The first task is to confirm exactly what type of life insurance policy you hold. While Gerber is one of the main types of policies that are marketed to young families, there are other brands and companies as well. Only permanent life insurance policies — like the Grow-Up Plan, Whole Life, or Guaranteed Life — accumulate cash value.

You can verify this in one of three ways:

  • Review your original policy documents, which include a “Table of Guaranteed Values.”
  • Log in to Gerber Life eServices, where your current cash value is typically shown.
  • Call Gerber Life’s customer service and ask for your current cash surrender value — the amount you’d receive if you canceled the policy today.

If you’ve held the policy for fewer than 10 years, the cash value may be less than what you’ve paid in premiums. This slow start is typical of whole life insurance and often surprises families who thought they were “saving” for college.

Step 2. Know Your Options For Accessing The Money To Pay For College

Once you know your cash value, you generally have three options to get money out of the policy. It's not as simple as being a savings or investment account (like a 529 plan). Each option for tapping the money comes with consequences for coverage, taxes, and your child’s financial aid picture.

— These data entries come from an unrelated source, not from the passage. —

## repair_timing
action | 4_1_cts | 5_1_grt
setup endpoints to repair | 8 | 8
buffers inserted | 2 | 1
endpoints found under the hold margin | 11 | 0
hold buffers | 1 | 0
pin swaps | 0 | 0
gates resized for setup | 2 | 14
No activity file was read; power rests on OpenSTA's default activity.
`src/rtl/hs_sync_rx_if.sv`:
```
// Handshake bundle for hs_sync_rx: foreign-domain req/ack/data plus the downstream
// valid/ready word port. master = foreign sender and consumer side, slave = receiver.
interface hs_sync_rx_if #(
    parameter int unsigned N = 8
);
    logic         req_async;
    logic [N-1:0] data_async;
    logic         ack;
    logic [N-1:0] data_out;
    logic         valid_out;
    logic         ready_in;

    modport master (
        output req_async,
        output data_async,
        output ready_in,
        input  ack,
        input  data_out,
        input  valid_out
    );

    modport slave (
        input  req_async,
        input  data_async,
        input  ready_in,
        output ack,
        output data_out,
        output valid_out
    );
endinterface

```
`src/rtl/hs_sync_rx.sv`:
```
// 4-phase handshake receiver: synchronizes req_async, captures the bundled data once per
// request and presents it on a valid/ready port; flags request drops during HOLD.
module hs_sync_rx #(
    parameter int unsigned N           = 8,
    parameter int unsigned SYNC_STAGES = 2
) (
    input  logic             clk,
    input  logic             rst,
    input  logic             ena,
    hs_sync_rx_if.slave      bus,
    output logic [7:0]       word_cnt,
    output logic             proto_err,
    input  logic             err_clr
);

    typedef enum logic [1:0] {
        StIdle,
        StHold,
        StAck
    } state_e;

    state_e                 state_q, state_d;
    logic [SYNC_STAGES-1:0] sync_q, sync_d;
    logic                   ack_q, ack_d;
    logic                   valid_q, valid_d;
    logic [N-1:0]           data_q, data_d;
    logic [7:0]             cnt_q, cnt_d;
    logic                   err_q, err_d;
    logic                   err_set;
    logic                   req_s;

    // Only the last synchronizer stage is visible to the FSM.
    assign req_s  = sync_q[SYNC_STAGES-1];
    assign sync_d = {sync_q[SYNC_STAGES-2:0], bus.req_async};

    always_comb begin
        state_d = state_q;
        ack_d   = ack_q;
        valid_d = valid_q;
        data_d  = data_q;
        cnt_d   = cnt_q;
        err_set = 1'b0;
        case (state_q)
            StIdle: begin
                if (req_s && ena) begin
                    state_d = StHold;
                    data_d  = bus.data_async;
                    valid_d = 1'b1;
                end
            end
            StHold: begin
                // Early req drop is flagged but the held word is still delivered.
                if (!req_s) begin
                    err_set = 1'b1;
                end
                if (bus.ready_in) begin
                    state_d = StAck;
                    valid_d = 1'b0;
                    ack_d   = 1'b1;
                    cnt_d   = cnt_q + 8'd1;
                end
            end
            StAck: begin
                if (!req_s) begin
                    state_d = StIdle;
                    ack_d   = 1'b0;
                end
            end
            default: begin
                state_d = StIdle;
                ack_d   = 1'b0;
                valid_d = 1'b0;
            end
        endcase
        err_d = err_set | (err_q & ~err_clr);
    end

    always_ff @(posedge clk or posedge rst) begin
        if (rst) begin
            state_q <= StIdle;
            sync_q  <= '0;
            ack_q   <= 1'b0;
            valid_q <= 1'b0;
            data_q  <= '0;
            cnt_q   <= 8'd0;
            err_q   <= 1'b0;
        end else begin
            state_q <= state_d;
            sync_q  <= sync_d;
            ack_q   <= ack_d;
            valid_q <= valid_d;
            data_q  <= data_d;
            cnt_q   <= cnt_d;
            err_q   <= err_d;
        end
    end

    assign bus.ack       = ack_q;
    assign bus.valid_out = valid_q;
    assign bus.data_out  = data_q;
    assign word_cnt      = cnt_q;
    assign proto_err     = err_q;

endmodule

```
`src/flat_wrapper.sv`:
```
// flat-port wrapper written by rule: the top's interface ports become plain ports
module hs_sync_rx_flat 
#(
    parameter int unsigned N           = 8,
    parameter int unsigned SYNC_STAGES = 2
)
  (clk, rst, ena, word_cnt, proto_err, err_clr, bus_req_async, bus_data_async, bus_ready_in, bus_ack, bus_data_out, bus_valid_out);
  hs_sync_rx_if #(.N(N)) bus_i ();
  input  logic clk;
  input  logic rst;
  input  logic ena;
  output logic [7:0] word_cnt;
  output logic proto_err;
  input  logic err_clr;
  input wire logic [$bits(bus_i.req_async)-1:0] bus_req_async;
  input wire logic [$bits(bus_i.data_async)-1:0] bus_data_async;
  input wire logic [$bits(bus_i.ready_in)-1:0] bus_ready_in;
  output wire logic [$bits(bus_i.ack)-1:0] bus_ack;
  output wire logic [$bits(bus_i.data_out)-1:0] bus_data_out;
  output wire logic [$bits(bus_i.valid_out)-1:0] bus_valid_out;
  assign bus_i.req_async = bus_req_async;
  assign bus_i.data_async = bus_data_async;
  assign bus_i.ready_in = bus_ready_in;
  assign bus_ack = bus_i.ack;
  assign bus_data_out = bus_i.data_out;
  assign bus_valid_out = bus_i.valid_out;
  hs_sync_rx #(.N(N), .SYNC_STAGES(SYNC_STAGES)) u_core (.clk(clk), .rst(rst), .ena(ena), .bus(bus_i), .word_cnt(word_cnt), .proto_err(proto_err), .err_clr(err_clr));
endmodule
```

1. Policy Loan: Borrow Against It

You can usually borrow against your policy’s cash value without canceling the coverage. Gerber Life charges interest on the loan, which accrues until you repay it. If you never repay, the unpaid balance and interest will reduce the death benefit.

Pros

  • Keeps the policy active
  • Loan proceeds are not taxable
  • No impact to financial aid

Cons

  • Interest accumulates
  • If you let the policy lapse with an outstanding loan, it could become taxable income, impacting financial aid as well.

For families looking for short-term funds (perhaps to cover a semester before other aid arrives) this can be a flexible solution, though it’s rarely cost-effective long-term.

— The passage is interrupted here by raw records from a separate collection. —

$ cat src/rtl/button_pkg.sv
`default_nettype none
// ============================================================================
// Module      : button_pkg
// Description : Shared state encoding and counter sizing for button_conditioner.
// Revision    : 1.0 - initial release
// ============================================================================
package button_pkg;

    typedef enum logic [2:0] {
        IDLE       = 3'd0,
        DB_PRESS   = 3'd1,
        HELD       = 3'd2,
        REPEAT     = 3'd3,
        DB_RELEASE = 3'd4
    } btn_state_t;

    // Width needed to hold the largest terminal count of any timer phase.
    function automatic int cnt_w(input int db_ticks, input int rpt_delay, input int rpt_rate);
        int m;
        m = db_ticks;
        if (rpt_delay > m) m = rpt_delay;
        if (rpt_rate > m)  m = rpt_rate;
        return $clog2(m + 1);
    endfunction

endpackage
`default_nettype wire

$ cat src/rtl/button_channel.sv
`default_nettype none
// ============================================================================
// Module      : button_channel
// Description : One button: 2-flop synchronizer, debounce FSM, auto-repeat.
// Revision    : 1.0 - initial release
// ============================================================================
module button_channel
    import button_pkg::*;
#(
    parameter int DEBOUNCE_TICKS = 2,
    parameter int REPEAT_DELAY   = 50,
    parameter int REPEAT_RATE    = 10
) (
    input  logic clk,
    input  logic reset,
    input  logic raw,
    input  logic repeat_en,
    output logic pulse,
    output logic held
);

    localparam int c_cnt_w = cnt_w(DEBOUNCE_TICKS, REPEAT_DELAY, REPEAT_RATE);

    localparam logic [c_cnt_w-1:0] c_zero       = '0;
    localparam logic [c_cnt_w-1:0] c_one        = c_cnt_w'(1);
    localparam logic [c_cnt_w-1:0] c_db_last    = c_cnt_w'(DEBOUNCE_TICKS - 1);
    localparam logic [c_cnt_w-1:0] c_delay_last = c_cnt_w'(REPEAT_DELAY - 1);
    localparam logic [c_cnt_w-1:0] c_rate_last  = c_cnt_w'(REPEAT_RATE - 1);

    logic               r_s1;
    logic               r_s2;
    btn_state_t         r_state;
    btn_state_t         w_state_next;
    logic [c_cnt_w-1:0] r_cnt;
    logic [c_cnt_w-1:0] w_cnt_next;
    logic               r_pulse;
    logic               w_pulse_next;
    logic               r_held;
    logic               w_held_next;

    always_ff @(posedge clk) begin
        if (reset) begin
            r_s1    <= 1'b0;
            r_s2    <= 1'b0;
            r_state <= IDLE;
            r_cnt   <= c_zero;
            r_pulse <= 1'b0;
            r_held  <= 1'b0;
        end else begin
            r_s1    <= raw;
            r_s2    <= r_s1;
            r_state <= w_state_next;
            r_cnt   <= w_cnt_next;
            r_pulse <= w_pulse_next;
            r_held  <= w_held_next;
        end
    end

    always_comb begin
        w_state_next = r_state;
        w_cnt_next   = r_cnt;
        w_pulse_next = 1'b0;
        unique case (r_state)
            IDLE: begin
                if (r_s2) begin
                    w_state_next = DB_PRESS;
                    w_cnt_next   = c_one;
                end
            end
            DB_PRESS: begin
                if (!r_s2) begin
                    w_state_next = IDLE;
                    w_cnt_next   = c_zero;
                end else if (r_cnt == c_db_last) begin
                    w_state_next = HELD;
                    w_cnt_next   = c_zero;
                    w_pulse_next = 1'b1;
                end else begin
                    w_cnt_next   = r_cnt + c_one;
                end
            end
            HELD: begin
                if (!r_s2) begin
                    w_state_next = DB_RELEASE;
                    w_cnt_next   = c_one;
                end else if (repeat_en && (r_cnt == c_delay_last)) begin
                    w_state_next = REPEAT;
                    w_cnt_next   = c_zero;
                    w_pulse_next = 1'b1;
                end else if (r_cnt != c_delay_last) begin
                    // Stops at the terminal count so enabling repeat later fires at once.
                    w_cnt_next   = r_cnt + c_one;
                end
            end
            REPEAT: begin
                if (!r_s2) begin
                    w_state_next = DB_RELEASE;
                    w_cnt_next   = c_one;
                end else if (!repeat_en) begin
                    w_state_next = HELD;
                    w_cnt_next   = c_zero;
                end else if (r_cnt == c_rate_last) begin
                    w_cnt_next   = c_zero;
                    w_pulse_next = 1'b1;
                end else begin
                    w_cnt_next   = r_cnt + c_one;
                end
            end
            DB_RELEASE: begin
                if (r_s2) begin
                    w_state_next = HELD;
                    w_cnt_next   = c_zero;
                end else if (r_cnt == c_db_last) begin
                    w_state_next = IDLE;
                    w_cnt_next   = c_zero;
                end else begin
                    w_cnt_next   = r_cnt + c_one;
                end
            end
            default: begin
                w_state_next = IDLE;
                w_cnt_next   = c_zero;
            end
        endcase
    end

    assign w_held_next = (w_state_next == HELD) || (w_state_next == REPEAT) ||
                         (w_state_next == DB_RELEASE);

    assign pulse = r_pulse;
    assign held  = r_held;

endmodule
`default_nettype wire

$ cat src/rtl/button_conditioner.sv
`default_nettype none
// ============================================================================
// Module      : button_conditioner
// Description : NUM_BTN independent debounced/auto-repeat button channels.
// Revision    : 1.0 - initial release
// ============================================================================
module button_conditioner
    import button_pkg::*;
#(
    parameter int NUM_BTN        = 5,
    parameter int DEBOUNCE_TICKS = 2,
    parameter int REPEAT_DELAY   = 50,
    parameter int REPEAT_RATE    = 10
) (
    input  logic               clk,
    input  logic               reset,
    input  logic [NUM_BTN-1:0] btn_raw,
    input  logic [NUM_BTN-1:0] repeat_en,
    output logic [NUM_BTN-1:0] pulse,
    output logic [NUM_BTN-1:0] held,
    output logic               pulse_any
);

    generate
        for (genvar g = 0; g < NUM_BTN; g++) begin : g_chan
            button_channel #(
                .DEBOUNCE_TICKS (DEBOUNCE_TICKS),
                .REPEAT_DELAY   (REPEAT_DELAY),
                .REPEAT_RATE    (REPEAT_RATE)
            ) u_channel (
                .clk       (clk),
                .reset     (reset),
                .raw       (btn_raw[g]),
                .repeat_en (repeat_en[g]),
                .pulse     (pulse[g]),
                .held      (held[g])
            );
        end
    endgenerate

    // Built only from channel flops, so it is glitch-free and aligned with pulse.
    assign pulse_any = |pulse;

endmodule
`default_nettype wire

$ cat config.mk
export PLATFORM = sky130hd
export DESIGN_NAME = button_conditioner
export DESIGN_NICKNAME = d
export VERILOG_FILES = /design/src/rtl/button_pkg.sv /design/src/rtl/button_channel.sv /design/src/rtl/button_conditioner.sv
export SDC_FILE = /design/constraint.sdc
export NUM_CORES = 1
export LEC_CHECK = 0
export BUFFER_PORTS_ARGS = -buffer_cell sky130_fd_sc_hd__buf_2
export CAP_MARGIN = 5
export CORE_UTILIZATION = 60
export DETAILED_ROUTE_END_ITERATION = 10
export GPL_TIMING_DRIVEN = 0
export PLACE_DENSITY = 0.79
export REMOVE_ABC_BUFFERS = 1
export SYNTH_ARGS = -nofsm -noshare
export SYNTH_HDL_FRONTEND = slang
export SYNTH_SLANG_ARGS = --single-unit
$ cat constraint.sdc
create_clock -name clk -period 2.3 [get_ports clk]
set_clock_uncertainty 0.15 [all_clocks]
set_input_delay 0.46 -clock clk [delete_from_list [all_inputs] [get_ports clk]]
set_output_delay 0.46 -clock clk [all_outputs]
set_load 0.05 [all_outputs]
==> results of run 1 <==
logic make-up (layout without fill, tap and decap cells):
group	after synthesis	count (layout)	synth area share
AO/OA/AOI/OAI	144	144	0.239
XOR/XNOR	2	2	0.00428
adder cells (fa/ha/maj)	10	10	0.0305
buffers and inverters	64	63	0.0785
flip-flops	65	65	0.318
multiplexers	1	1	0.00275
AND/OR/NAND/NOR	240	240	0.327
registers in the layout, indices dropped and copies added (netlist names):
signal	count
g_chan.u_channel.r_s1	5
g_chan.u_channel.r_cnt	30
g_chan.u_channel.held	5
g_chan.u_channel.r_state	15
g_chan.u_channel.pulse	5
g_chan.u_channel.r_s2	5
power by group through the flow:
stage          registers (mW)  logic [mW]  clock network [mW]
3_5_place_dp             1.20       0.185                   0
2_1_floorplan            1.19       0.130                   0
6_report                 1.17       0.200               0.973
4_1_cts                  1.17       0.187               0.989
3_3_place_gp             1.20       0.180                   0
5_1_grt                  1.18       0.224                1.05
routing by layer:
layer | vias to the layer above | wire (um) | share of wire
met5 | - | 0 | 0
met4 | 0 | 158 | 0.018
met3 | 17 | 337 | 0.039
met2 | 91 | 4190 | 0.49
met1 | 1766 | 3940 | 0.46
li1 | 1892 | - | -
area by class of cell:
type,count,area [um2]
timing repair buffer,22,110
multi-input combinational,397,2570
tap,77,96.3
inverter,26,97.6
clock inverter,4,53.8
sequential,65,1310
clock buffer,11,141
fill,512,2080
layout by cell type, fill, tap and decap left out, types with 4 or more instances in the layout:
| master | n |
|---|---|
| a211oi_1 | 9 |
| a21oi_1 | 34 |
| a311oi_1 | 4 |
| a31oi_1 | 13 |
| and2_1 | 6 |
| and3_1 | 5 |
| buf_2 | 22 |
| clkbuf_8 | 10 |
| dfxtp_1 | 61 |
| ha_1 | 10 |
| inv_1 | 26 |
| nand2_1 | 51 |
| nand2b_1 | 18 |
| nand3_1 | 21 |
| nand3b_1 | 6 |
| nand4_1 | 4 |
| nor2_1 | 46 |
| nor2b_1 | 17 |
| nor3_1 | 15 |
| o21a_1 | 5 |
| o21ai_0 | 21 |
| o22ai_1 | 9 |
| o31ai_1 | 6 |
| or2_2 | 9 |
| or3_1 | 7 |
worst max-delay path by stage:
| stage | to | slack (ps) | start |
|---|---|---|---|
| finish | g_chan[2].u_channel.r_cnt[3]$_SDFFE_PP0P_ | 100 | g_chan[2].u_channel.r_cnt[1]$_SDFFE_PP0P_ |
| CTS | g_chan[4].u_channel.r_cnt[3]$_SDFFE_PP0P_ | 70 | g_chan[4].u_channel.r_cnt[0]$_SDFFE_PP0P_ |
| floorplan | g_chan[4].u_channel.r_cnt[3]$_SDFFE_PP0P_ | 300 | g_chan[4].u_channel.r_cnt[0]$_SDFFE_PP0P_ |
| global route | g_chan[4].u_channel.r_cnt[2]$_SDFFE_PP0P_ | -30 | g_chan[4].u_channel.r_cnt[1]$_SDFFE_PP0P_ |
| global placement | g_chan[1].u_channel.r_cnt[3]$_SDFFE_PP0P_ | -30 | g_chan[1].u_channel.r_cnt[0]$_SDFFE_PP0P_ |
| detailed placement | g_chan[1].u_channel.r_cnt[4]$_SDFFE_PP0P_ | -30 | g_chan[1].u_channel.r_cnt[0]$_SDFFE_PP0P_ |
timing repair:
| action | in CTS | in global routing |
|---|---|---|
| endpoints found under the setup margin | 5 | 21 |
| resized for setup | 2 | 20 |
| buffers inserted | 0 | 0 |
==> impl_metrics.ini, run 1 <==
[placed_design]
gp_congestion = 0.926
placedInstanceArea_um2 = 4080
port-buffer-count = 22
place.detailed.instances = 587
pre_cts_ws_ps = -25.5
hpwl_um = 5930

[yosys]
synth.cell_area_um2 = 4100
synth_async_reset_ratio = 0
synth_area_leader_cell = dfxtp_1
yosys.area.top_type_share = 0.318
postSynthRegisterBits = 65
postSynthCellCount = 526
ys_top_cells_by_count = 65 x dfxtp_1, 51 x nand2_1, 46 x nor2_1, 34 x a21oi_1, 26 x inv_1
syn-mean-instance-area_um2 = 7.79
synth_seq_area_share = 0.318
synth_most_common_cell = dfxtp_1
ys_top_cells_by_area = dfxtp_1 32%, nand2_1 4.7%, nor2_1 4.2%
synth_cell_type_count = 80
post_synth_edffs = 0
synthFlopType = dfxtp_1
ys.warnings.count = 0

[critical_path]
setup.worst_path.end_class = flip-flop
criticalPathCategory = reg2reg
crit_path_start_kind = flip-flop
cp_num_cells = 8
worstPathRequired_ps = 2420
cp_top_family = simple AND/OR/NAND/NOR gates
critical_path.reg2reg.endpoint = g_chan[2].u_channel.r_cnt[3]$_SDFFE_PP0P_
worst-path-buf-inv = 1
worst_r2r_path_depth = 8
timing.rr.start = g_chan[2].u_channel.r_cnt[1]$_SDFFE_PP0P_
timing.critical_path.fanout_max = 6
cp_slowest_cell = dfxtp_1
crit_path_cell_trace = inv_1 > ha_1 > nor4b_4 > and2_1 > nor3_4 > o21a_2 > or3b_1 > a31oi_1
setup.reg_to_reg.worst_slack_ps = 100
cp_slowest_stage_delay_ps = 380
arrival_time_of_the_worst_setup_path_ps = 2320

[clock_tree]
clkLatencyLatePin_ps = 340
clock_tree.htree_level_count = 3
clockRootBuffer = clkbuf_8
number_of_clock_sinks = 65
path_clk_slew_ps = 70
post_cts_hold_buffer_count = 0
cts_inserted_buffers = 9
cts_tree = done
clock_tree.buffer_depth = 2

[sta]
period_minus_slack_ps = 2200
fmaxAchievable_mhz = 455
post-route-worst-setup-slack_ps = 101
max_slew_margin = 0.364
hold_ws_ps = 177
timing.final.max_slew_violations = 0
finalCritPeriodShare = 0.956
timing_hold_violations_final = 0
fin_setup_tns_ps = 0
setup_viol = 0
worst_pin_slew_ps = 954

[global_route]
grt_overflow = 0
gr-usage-met1 = 0.315
grt_pass1_vias = 3452
grt_first_pass_wirelength_um = 14900
track_usage = 0.254
grt.busiest_layer = met2
global_route.usage.met3 = 0.0619
grtUsageMet2 = 0.426
largest_net_degree_at_the_start_of_global_routing = 49
antenna_found_initial = 0

[pwr]
totalPowerFinal_mw = 2.35
power.share.clock = 0.415
power.static_leakage_nw = 1.52
seq_power_share = 0.500
p_comb_frac = 0.085
p_sw_uw = 594
power.share.switching = 0.253
irDropWorstVdd_uv = 619
power_per_cell_area_nw_per_um2 = 536
internal_power_mw = 1.75

[worst_hold_path]
hold-path-cell-count = 2
holdCritPathClass = in2reg
worst_hold_startpoint = btn_raw[4]
holdPathEnd = g_chan[4].u_channel.r_s1$_SDFF_PP0_

[cells_and_area]
finalCoreUtilization = 0.678
antenna-diode-count = 0
final_net_count = 543
flow.area_growth_from_synthesis_pct = 6.81
final-instance-count-excl-fill = 602
layout-drive-gt1-share = 0.162
final_design_area_no_fill_um2 = 4380

[detailed_routing]
detail-route-antenna-nets = 0
num_vias = 3766
first_pass_detailed_route_iteration_total = 7
drc = 0
wire_per_inst_um = 14.3
route.final.wire_length_um = 8620
vias_per_cell = 6.26
detailedRoute.firstIterationViolations = 251

[floorplanning]
ports = 23
die-area_um2 = 7160
row_count = 29
die_w_um = 84.6
die_height_um = 84.6
core_region_area_um2 = 6460
initial_core_util = 0.634

[run_status]
outcome = complete, no violations

[job]
cap_violations = 0
No activity file was read; power rests on OpenSTA's default activity.
==> run 2: changes to the inputs <==
clock period = 2.09 ns   (was 2.3 ns; I/O delays follow)
==> impl_metrics.ini, run 2 (synthesized netlist as in run 1, its figures left out) <==
[run_status]
outcome = finished with violations
violations = setup timing

[global_route]
grt_overflow = 0
largest_net_degree_at_the_start_of_global_routing = 49
antenna_found_initial = 0
grt_pass1_vias = 3527
track_usage = 0.261
grt_first_pass_wirelength_um = 15300

[sta]
fmaxAchievable_mhz = 473
max_slew_margin = 0.332
timing_hold_violations_final = 0
finalCritPeriodShare = 1.01
setup_viol = 2
rsz0062_at_grt = true
hold_ws_ps = 134
worst_pin_slew_ps = 1000
period_minus_slack_ps = 2110
post-route-worst-setup-slack_ps = -24.9
timing.final.max_slew_violations = 0

[cells_and_area]
antenna-diode-count = 0
final_net_count = 550
largest_register_ff_count = 30
finalCoreUtilization = 0.720
mostFrequentLayoutCells = 51 x nand2_1, 51 x dfxtp_1, 46 x nor2_1, 32 x a21oi_1, 25 x inv_1
total_of_fill_cells_in_the_finished_design = 487
flow.area_growth_from_synthesis_pct = 13.6
seqCellArea_um2 = 1330
biggestRegsByFlops = g_chan.u_channel.r_cnt (30), g_chan.u_channel.r_state (15)
layout-drive-gt1-share = 0.227
max_flop_register = g_chan.u_channel.r_cnt
multi_input_comb_area_um2 = 2780

[pwr]
power_per_cell_area_nw_per_um2 = 562
power.static_leakage_nw = 1.59
irDropWorstVdd_uv = 682

[critical_path]
criticalPathCategory = reg2reg
timing.critical_path.fanout_max = 5
arrival_time_of_the_worst_setup_path_ps = 2180
crit_path_start_kind = flip-flop
worstPathRequired_ps = 2150
setup.worst_path.end_class = flip-flop

[placed_design]
hpwl_um = 5930
port-buffer-count = 22
gp_congestion = 0.926

[detailed_routing]
detailedRoute.firstIterationViolations = 275
detail-route-antenna-nets = 0
vias_per_cell = 6.33
wire_per_inst_um = 15.3
drc = 0
route.final.wire_length_um = 9300
first_pass_detailed_route_iteration_total = 7
num_vias = 3852

[clock_tree]
clock_tree.htree_level_count = 3
clock_tree.buffer_depth = 2
path_clk_slew_ps = 70
clkLatencyLatePin_ps = 340
number_of_clock_sinks = 65
cts_tree = done
cts_inserted_buffers = 9
clockRootBuffer = clkbuf_8
post_cts_hold_buffer_count = 0

[floorplanning]
row_count = 29
core_region_area_um2 = 6460
die_w_um = 84.6
initial_core_util = 0.634
die-area_um2 = 7160
ports = 23
die_height_um = 84.6

[job]
cap_violations = 0

[worst_hold_path]
holdCritPathClass = in2reg
run 2: cell types whose count changed in the layout (fill, tap and decap cells not counted), moves of 2 or more:
cell / change
a31oi_1: -3
o2111ai_2: -2
a21oi_1: -2
buf_4: +7
a311oi_1: -2
a21oi_2: +2
dfxtp_4: +2
dfxtp_1: -10
nor2b_4: +2
ha_1: -2
dfxtp_2: +8
o2111ai_4: +2
o21ai_0: -2
a31oi_4: +2
run 2: cell type report:
| type | count | share of cell area |
|---|---|---|
| Clock buffer | 11 | 0.0304 |
| Clock inverter | 4 | 0.0116 |
| Inverter | 26 | 0.0210 |
| Multi-Input combinational cell | 397 | 0.596 |
| Sequential cell | 65 | 0.285 |
| Tap cell | 77 | 0.0207 |
| Timing Repair Buffer | 29 | 0.0350 |
run 2: repair_timing:
item	CTS	global route
pin swaps	3	10
gates resized for setup	25	45
gates cloned	0	0
buffers inserted	1	6
endpoints found under the setup margin	24	29
endpoints found under the hold margin	0	0
run 2: through the flow:
step                      setup TNS, ps  setup WS (ps)  total power, mW  area [um2]  cells
after floorplan                       0           89.7             1.45        3870    488
after detailed placement          -2390           -235             1.52        4080    587
after global routing               -856           -103             2.73        4650    609
final                             -36.4          -24.9             2.62        4650    609
after global placement            -1810           -242             1.51        4080    587
after CTS                         -64.2          -24.0             2.60        4410    603
run 2: critical path, cell delays in order (launching register included):
cell and delay (ps):
dfxtp_4 390, ha_4 140, or4b_4 510, o2111ai_4 260
a31oi_4 130, and3_4 240, a21oi_2 100, o31ai_1 80
run 2: layer usage:
layer / global-route usage / wire length [um] / vias to the layer above
met3: 0.0619 / 419 / 20
li1: - / - / 1906
met5: 0 / 0 / -
met1: 0.321 / 4110 / 1802
met2: 0.441 / 4580 / 124
met4: 0.108 / 189 / 0
run 2: report_power, final:
group	switching, mW	internal (mW)	total (mW)
Sequential	0.0332	1.26	1.29
Combinational	0.145	0.106	0.251
Clock	0.495	0.579	1.07
run 2: final timing paths:
kind	startpoint	to	slack, ps	depth (start not counted)
hold / removal	btn_raw[4]	g_chan[4].u_channel.r_s1$_SDFF_PP0_	130	2
setup reg to reg	g_chan[4].u_channel.r_cnt[0]$_SDFFE_PP0P_	g_chan[4].u_channel.r_cnt[3]$_SDFFE_PP0P_	-20	7
setup / recovery	g_chan[4].u_channel.r_cnt[0]$_SDFFE_PP0P_	g_chan[4].u_channel.r_cnt[3]$_SDFFE_PP0P_	-20	7
hold reg to reg	g_chan[2].u_channel.r_s1$_SDFF_PP0_	g_chan[2].u_channel.r_s2$_SDFF_PP0_	280	1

2. Partial Withdrawal (if allowed)

Some Gerber policies permit partial withdrawals, sometimes called “partial surrenders.” This permanently reduces both the cash value and death benefit.

Pros

  • No loan interest
  • Withdrawals equal or less than your premiums paid (your "basis") is generally tax free

Cons

  • Permanently reduces the policy value
  • Amounts exceeding your basis may be taxed as income

This option can work if your policy has built up modest value (for example, a few thousand dollars) and you no longer need the full death benefit.

3. Full Cash-Out (Surrender the Policy)

If you’re done with the policy altogether, you can surrender it for its cash surrender value (CSV). This cancels the coverage permanently and you get whatever cash is left after paying the surrender costs (if any).

Pros

  • Immediate access to all available funds
  • Simple, one-time process
  • No more premiums will be due

Cons

  • Ends life insurance protection
  • Any gain (cash value minus premiums paid) is considered taxable income

To surrender, contact Gerber Life for a “Surrender Request” form. Processing typically takes a few weeks.

This is what we recommend most families do, simply because most families don't need to continue to maintain a whole life insurance policy for a young adult.

Step 3. Check Tax And Financial Aid Impact

Before cashing out or borrowing, families should consider two less-obvious implications: taxes and college financial aid.

Taxes:

If the payout you receive is greater than the total premiums you’ve paid, that difference counts as ordinary income. For example, if you paid $2,000 in premiums and the cash value is $2,300, the $300 gain is taxable. Always verify with a tax professional before requesting surrender.

Financial Aid:

Under FAFSA rules, life insurance cash value is not reported as an asset — but once you cash it out, the money in your bank account is considered an asset. That could reduce need-based aid eligibility. If possible, coordinate the timing of your withdrawal with your aid application.

Why Cashing It Out Usually Makes The Most Sense

Generally, it doesn't make sense for a child or young adult to have a whole life insurance policy. These plans were never meant as a college savings vehicle, though some insurance agents may "oversell" the cash value feature for this purpose.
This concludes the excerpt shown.